Why Supporters Are Lining Up
Backers cast the proposal as a targeted response to a rapidly evolving experiment in central bank digital currencies across the globe. They say it is about minimizing the risk of foreign surveillance of U.S. financial data, not banning innovation outright.
They also point to the broader backdrop in Congress. A section‑by‑section outline from the House Financial Services Committee for the Anti‑CBDC Surveillance State Act highlights that lawmakers in both parties are interested in drawing firmer legal boundaries around central bank digital currencies and around what the Federal Reserve can and cannot do. That bipartisan interest helps explain why versions of Scott’s idea keep resurfacing each session.
What It Would Mean for Apps and Users
For typical Floridians and other U.S. users, nothing would change immediately. Major payment platforms in the United States settle in dollars today, and there is currently no mainstream way to spend or receive China’s e‑CNY on American retail networks.
China, however, has been steadily expanding the e‑CNY’s reach. Industry reporting has noted that regulators are poised to let banks treat the digital yuan more like standard deposits, including the ability to pay interest on e‑CNY balances starting in 2026. If that shift helps the e‑CNY mature into a tool for cross‑border settlement, supporters of Scott’s bill argue that Washington should already have a clear fence in place that prevents U.S. intermediaries from giving it a foothold.
Where the Bill Stands on Capitol Hill
Officially listed as S.4601 in the 119th Congress, the measure was introduced on May 20, 2026, then read twice and referred to the Senate Banking Committee as part of the standard early procedure. That is where it sits now.

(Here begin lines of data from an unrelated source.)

## src/rtl/cpu_pkg.sv

```systemverilog
// Shared CPU constants for the register file and its write-back path.
// Latency: n/a (declarations only).
// Backpressure: n/a.
package cpu_pkg;

    localparam int         REG_COUNT  = 31;
    localparam int         REG_IDX_W  = 5;
    localparam int         XLEN       = 32;
    // Index 31 has no backing register; writes aimed at it are dropped.
    localparam logic [4:0] INVALID_RD = 5'd31;

endpackage : cpu_pkg

```

## src/rtl/rr_pick.sv

```systemverilog
// Round-robin priority picker: first set request after ptr, wrapping modulo N.
// Latency: purely combinational.
// Backpressure: none; the caller masks req to withhold grants.
module rr_pick #(
    parameter int N     = 3,
    parameter int IDX_W = 2
) (
    input  logic [N-1:0]     req,
    input  logic [IDX_W-1:0] ptr,
    output logic [N-1:0]     gnt,
    output logic [IDX_W-1:0] idx,
    output logic             any
);

    // Scan from ptr+1 for N slots; the first set request wins.
    always_comb begin
        int cand;
        gnt  = '0;
        idx  = '0;
        any  = 1'b0;
        cand = 0;
        for (int off = 1; off <= N; off++) begin
            cand = (int'(ptr) + off) % N;
            if (!any && req[IDX_W'(cand)]) begin
                any                = 1'b1;
                gnt[IDX_W'(cand)]  = 1'b1;
                idx                = IDX_W'(cand);
            end
        end
    end

endmodule : rr_pick

```

## src/rtl/reg_wb_arbiter.sv

```systemverilog
// Round-robin arbiter sharing the register-file write port among NUM_REQ units.
// Latency: grant same cycle as valid; registered write one cycle after transfer.
// Backpressure: wb_stall withholds every ready; unserved requesters hold valid.
module reg_wb_arbiter
    import cpu_pkg::*;
#(
    parameter int NUM_REQ = 3,
    parameter int DATA_W  = XLEN,
    parameter int ADDR_W  = REG_IDX_W
) (
    input  logic                      clk,
    input  logic                      rst_n,
    input  logic                      wb_stall,
    input  logic [NUM_REQ-1:0]        req_valid,
    input  logic [NUM_REQ*ADDR_W-1:0] req_rd,
    input  logic [NUM_REQ*DATA_W-1:0] req_data,
    output logic [NUM_REQ-1:0]        req_ready,
    output logic                      reg_wrt_en,
    output logic [ADDR_W-1:0]         rd,
    output logic [DATA_W-1:0]         rd_data,
    output logic [7:0]                drop_cnt
);

    localparam int PTR_W = $clog2(NUM_REQ);

    logic [PTR_W-1:0]   last_grant;
    logic [PTR_W-1:0]   pick_idx;
    logic [NUM_REQ-1:0] pick_gnt;
    logic               pick_any;
    logic [NUM_REQ-1:0] req_elig;
    logic               xfer;
    logic [ADDR_W-1:0]  sel_rd;
    logic [DATA_W-1:0]  sel_data;
    logic               sel_drop;

    // A stall removes every requester from contention for this cycle only;
    // the pointer is untouched, so the grant after the stall is unchanged.
    assign req_elig = req_valid & {NUM_REQ{~wb_stall}};

    rr_pick #(
        .N     (NUM_REQ),
        .IDX_W (PTR_W)
    ) u_pick (
        .req (req_elig),
        .ptr (last_grant),
        .gnt (pick_gnt),
        .idx (pick_idx),
        .any (pick_any)
    );

    // No grant may escape while reset is held.
    assign req_ready = pick_gnt & {NUM_REQ{rst_n}};
    assign xfer      = pick_any & rst_n;

    assign sel_rd   = req_rd[int'(pick_idx)*ADDR_W +: ADDR_W];
    assign sel_data = req_data[int'(pick_idx)*DATA_W +: DATA_W];
    assign sel_drop = (sel_rd == ADDR_W'(INVALID_RD));

    // Pointer advances only on a transfer; reset leaves requester 0 first in line.
    always_ff @(posedge clk or negedge rst_n) begin
        if (!rst_n) begin
            last_grant <= PTR_W'(NUM_REQ - 1);
        end else if (xfer) begin
            last_grant <= pick_idx;
        end
    end

    // Write register: enable pulses for one cycle per real write; index/data hold otherwise.
    always_ff @(posedge clk or negedge rst_n) begin
        if (!rst_n) begin
            reg_wrt_en <= 1'b0;
            rd         <= '0;
            rd_data    <= '0;
        end else begin
            reg_wrt_en <= xfer && !sel_drop;
            if (xfer && !sel_drop) begin
                rd      <= sel_rd;
                rd_data <= sel_data;
            end
        end
    end

    // Saturating count of writes aimed at the nonexistent register.
    always_ff @(posedge clk or negedge rst_n) begin
        if (!rst_n) begin
            drop_cnt <= 8'd0;
        end else if (xfer && sel_drop && (drop_cnt != 8'hFF)) begin
            drop_cnt <= drop_cnt + 8'd1;
        end
    end

endmodule : reg_wb_arbiter

```

## config.mk

```make
export PLATFORM = sky130hd
export DESIGN_NAME = reg_wb_arbiter
export DESIGN_NICKNAME = d
export VERILOG_FILES = /design/src/rtl/cpu_pkg.sv /design/src/rtl/rr_pick.sv /design/src/rtl/reg_wb_arbiter.sv
export SDC_FILE = /design/constraint.sdc
export NUM_CORES = 1
export LEC_CHECK = 0
export BUFFER_PORTS_ARGS = -buffer_cell sky130_fd_sc_hd__buf_2
export CORE_UTILIZATION = 30
export CTS_BUF_LIST = sky130_fd_sc_hd__clkbuf_8
export CTS_CLUSTER_DIAMETER = 80
export DETAILED_ROUTE_END_ITERATION = 16
export GPL_ROUTABILITY_DRIVEN = 0
export GPL_TIMING_DRIVEN = 0
export SYNTH_ARGS = -nofsm -noshare
export SYNTH_HDL_FRONTEND = slang
export SYNTH_SLANG_ARGS = --single-unit
```

## constraint.sdc

```tcl
create_clock -name clk -period 6.7 [get_ports clk]
set_clock_uncertainty 0.15 [all_clocks]
set_input_delay 0.335 -clock clk [delete_from_list [all_inputs] [get_ports clk]]
set_output_delay 0.335 -clock clk [all_outputs]
set_load 0.01 [all_outputs]
```

# Yosys cells after proc, flatten, opt, wreduce, memory -nomap -nowiden
# Index checks and enable logic that the tools add are counted.
[totals]
out_inout_bits = 49
elab_cells = 64
ff_bits = 48
in_bits = 117
[classes]
n_div = 3
n_mux = 24
n_reduce_logical = 11
addsub = 4
eq_ne = 2
n_lt_le_gt_ge = 6
shift = 2
multipliers = 1
bitwise_logic = 6
[ops]
columns = ["op", "n"]
rows = [
  ["$mod A32 B3 Y32 const B", 3],
  ["$shiftx A96 B8 Y32", 1],
  ["$shiftx A15 B6 Y5", 1],
  ["$lt A2 B4 Y1 const B", 3],
  ["$mux W1", 12],
  ["$mux W3", 3],
  ["$add A8 B1 Y8 const B", 1],
  ["$logic_and A1 B1 Y1", 8],
  ["$ne A8 B8 Y1 const B", 1],
  ["$add A2 B2 Y3 const B", 2],
  ["$and A3 B3 Y3", 2],
  ["$bmux W1 S2", 3],
  ["$demux W1 S2", 3],
  ["$ge A2 B1 Y1 const B", 3],
  ["$mux W2", 3],
  ["$or A3 B3 Y3", 2],
  ["$eq A5 B5 Y1 const B", 1],
  ["$mul A2 B3 Y5 const B", 1],
  ["$add A2 B1 Y3 const B", 1],
  ["$logic_not A1 Y1", 3],
  ["$and A1 B1 Y1", 1],
  ["$not A1 Y1", 1],
]

# Longest topological paths before layout
# Gate-level depths: netlist of the first run.
[depth]
word_depth = 17
ltp_mapped = 12
ltp_nobuf = 9

# Modules after synthesis
# Synthesis of the first run repeated with hierarchy kept, for this count alone.
[hier_totals]
cells_unflattened = 292
area_unflattened_um2 = 3017.9
[modules_own_cells]
columns = ["module", "area_each_um2", "n_inst", "seq_area_each_um2", "cells_per_inst"]
rows = [
  ["reg_wb_arbiter", 2742.6, 1, 1202.4, 257],
  ["rr_pick", 275.3, 1, 0.0, 35],
]

# Worst setup path before layout of the first run
# No wires, ideal clock.
[synth_timing]
kind = "reg-to-reg"
startpoint = "register last_grant[1]"
endpoint = "register drop_cnt[1]"
path_slack_ns = 3.994
path_stages_with_launch = 10
setup_time_ns = 0.128
n_path_buf = 1
synth_period_minus_slack_ns = 2.706
arrival_ns = 2.429
required_time_ns = 6.422
path_cell_list = "dfstp_2 > inv_1 > ha_1 > clkbuf_1 > or2_2 > o22ai_2 > nand4bb_1 > o2bb2ai_1 > o211a_1 > mux2_1"
[synth_between]
elab_chain_cells = 17
elab_cells_between_ends = 31
cone_classes = "3 x add/sub; 1 x mul; 3 x div; 1 x eq/ne; 1 x shift; 15 x mux; 1 x bitwise; 6 x reduce/logical"
[synth_rtl]
columns = ["item", "line_no", "rtl"]
rows = [
  ["start: declaration", "reg_wb_arbiter.sv:26", "logic [PTR_W-1:0] last_grant;"],
  ["start signal: assignment", "reg_wb_arbiter.sv:62", "last_grant <= PTR_W'(NUM_REQ - 1);"],
  ["start signal: assignment", "reg_wb_arbiter.sv:64", "last_grant <= pick_idx;"],
  ["$add A2 B1 Y3", "rr_pick.sv:23", "cand = (int'(ptr) + off) % N;"],
  ["$mod A32 B3 Y32", "rr_pick.sv:23", ""],
  ["$bmux W1 S2", "rr_pick.sv:24", "if (!any && req[IDX_W'(cand)]) begin"],
  ["$mux W1 (implied by the code) (2 in series)", "rr_pick.sv:24", ""],
  ["$mux W1", "rr_pick.sv:24", ""],
  ["$logic_not A1 Y1", "rr_pick.sv:24", ""],
  ["$logic_and A1 B1 Y1", "rr_pick.sv:24", ""],
  ["$mux W1", "rr_pick.sv:24", ""],
  ["$logic_not A1 Y1", "rr_pick.sv:24", ""],
  ["$logic_and A1 B1 Y1", "rr_pick.sv:24", ""],
  ["$mux W2", "rr_pick.sv:24", ""],
  ["$mul A2 B3 Y5", "reg_wb_arbiter.sv:55", "assign sel_rd = req_rd[int'(pick_idx)*ADDR_W +: ADDR_W];"],
  ["$shiftx A15 B6 Y5", "reg_wb_arbiter.sv:55", ""],
  ["$eq A5 B5 Y1", "reg_wb_arbiter.sv:57", "assign sel_drop = (sel_rd == ADDR_W'(INVALID_RD));"],
  ["$logic_and A1 B1 Y1 * (2 in series)", "reg_wb_arbiter.sv:87", "end else if (xfer && sel_drop && (drop_cnt != 8'hFF)) begin"],
  ["end signal: assignment", "reg_wb_arbiter.sv:88", "drop_cnt <= drop_cnt + 8'd1;"],
  ["end: declaration", "reg_wb_arbiter.sv:21", "output logic [7:0] drop_cnt"],
]
# Every way passes the cells marked *; elsewhere a longest branch is shown, timed or not. The select of a mux whose other input is x is not followed.
# A chain may end at the register's enable or synchronous reset.

# Final worst setup path of the first run
[layout_timing]
startpoint = "register last_grant[1]"
endpoint = "register rd[2]"
[layout_between]
elab_chain_cells = 17
elab_cells_between_ends = 31
cone_classes = "3 x add/sub; 1 x mul; 3 x div; 1 x eq/ne; 1 x shift; 15 x mux; 1 x bitwise; 6 x reduce/logical"
[layout_rtl]
columns = ["item", "line_no", "rtl"]
rows = [
  ["$add A2 B1 Y3", "rr_pick.sv:23", ""],
  ["$mod A32 B3 Y32", "rr_pick.sv:23", ""],
  ["$bmux W1 S2", "rr_pick.sv:24", ""],
  ["$mux W1 (implied by the code) (2 in series)", "rr_pick.sv:24", ""],
  ["$mux W1", "rr_pick.sv:24", ""],
  ["$logic_not A1 Y1", "rr_pick.sv:24", ""],
  ["$logic_and A1 B1 Y1", "rr_pick.sv:24", ""],
  ["$mux W1", "rr_pick.sv:24", ""],
  ["$logic_not A1 Y1", "rr_pick.sv:24", ""],
  ["$logic_and A1 B1 Y1", "rr_pick.sv:24", ""],
  ["$mux W2", "rr_pick.sv:24", ""],
  ["$mul A2 B3 Y5", "reg_wb_arbiter.sv:55", ""],
  ["$shiftx A15 B6 Y5", "reg_wb_arbiter.sv:55", ""],
  ["$eq A5 B5 Y1", "reg_wb_arbiter.sv:57", ""],
  ["$logic_not A1 Y1", "reg_wb_arbiter.sv:76", "if (xfer && !sel_drop) begin"],
  ["$logic_and A1 B1 Y1", "reg_wb_arbiter.sv:76", ""],
  ["end signal: assignment", "reg_wb_arbiter.sv:77", "rd <= sel_rd;"],
  ["end: declaration", "reg_wb_arbiter.sv:19", "output logic [ADDR_W-1:0] rd,"],
]
# Parallel ways exist; a longest one is shown, timed or not. The select of a mux whose other input is x is not followed.

==> results of run 1 <==
[power by group]
| group | internal, µW | switching (µW) |
|---|---|---|
| combinational | 417 | 639 |
| clock | 82.7 | 102 |
| sequential | 421 | 67.4 |
| total | 921 | 808 |
[registers in the layout, summed over array words and instances (netlist names)]
signal and cells:
drop_cnt 8, last_grant 2, rd 5, rd_data 32, reg_wrt_en 1
[metal layers]
metal | GRT usage, % | share of wire [%] | routed length [µm] | vias up
met5 | 0 | 0 | 0 | -
met4 | 4.24 | 1.1 | 103 | 0
met3 | 3.66 | 6.3 | 598 | 7
met2 | 32.1 | 48 | 4580 | 117
met1 | 23.0 | 44 | 4170 | 1435
li1 | - | - | - | 1532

Quiver Quant notes that a similar effort first showed up in 2023 and likewise stalled in committee without reaching the floor. Even with vocal champions, bills that create outright statutory bans often require hearings, negotiations with industry and, in many cases, a ride on a larger must‑pass package before they see a full Senate vote.
How It Would Be Enforced
Legally, the proposal would sit inside the existing money‑services framework. Earlier iterations of the Chinese CBDC Prohibition Act amend sections of Title 31 of the U.S. Code that already cover money transmitters and related reporting rules. In practice, that would mean certain dealings with a foreign central bank digital currency become unlawful for regulated entities, with enforcement handled through current federal regulators and penalties.
For those wanting to dig into the fine print, the Senate bill history is available on Congress.gov, and the related House version can be found via GovInfo.
Bottom line: Scott’s latest filing keeps China’s e‑CNY squarely in the middle of Washington’s broader fight over privacy, payment rails and the dollar’s global clout. The bill plants a clear flag, but the real test will come if and when the Banking Committee starts hearings and industry lobbyists, national‑security hawks and bank regulators all show up to argue over how far that flag should really fly.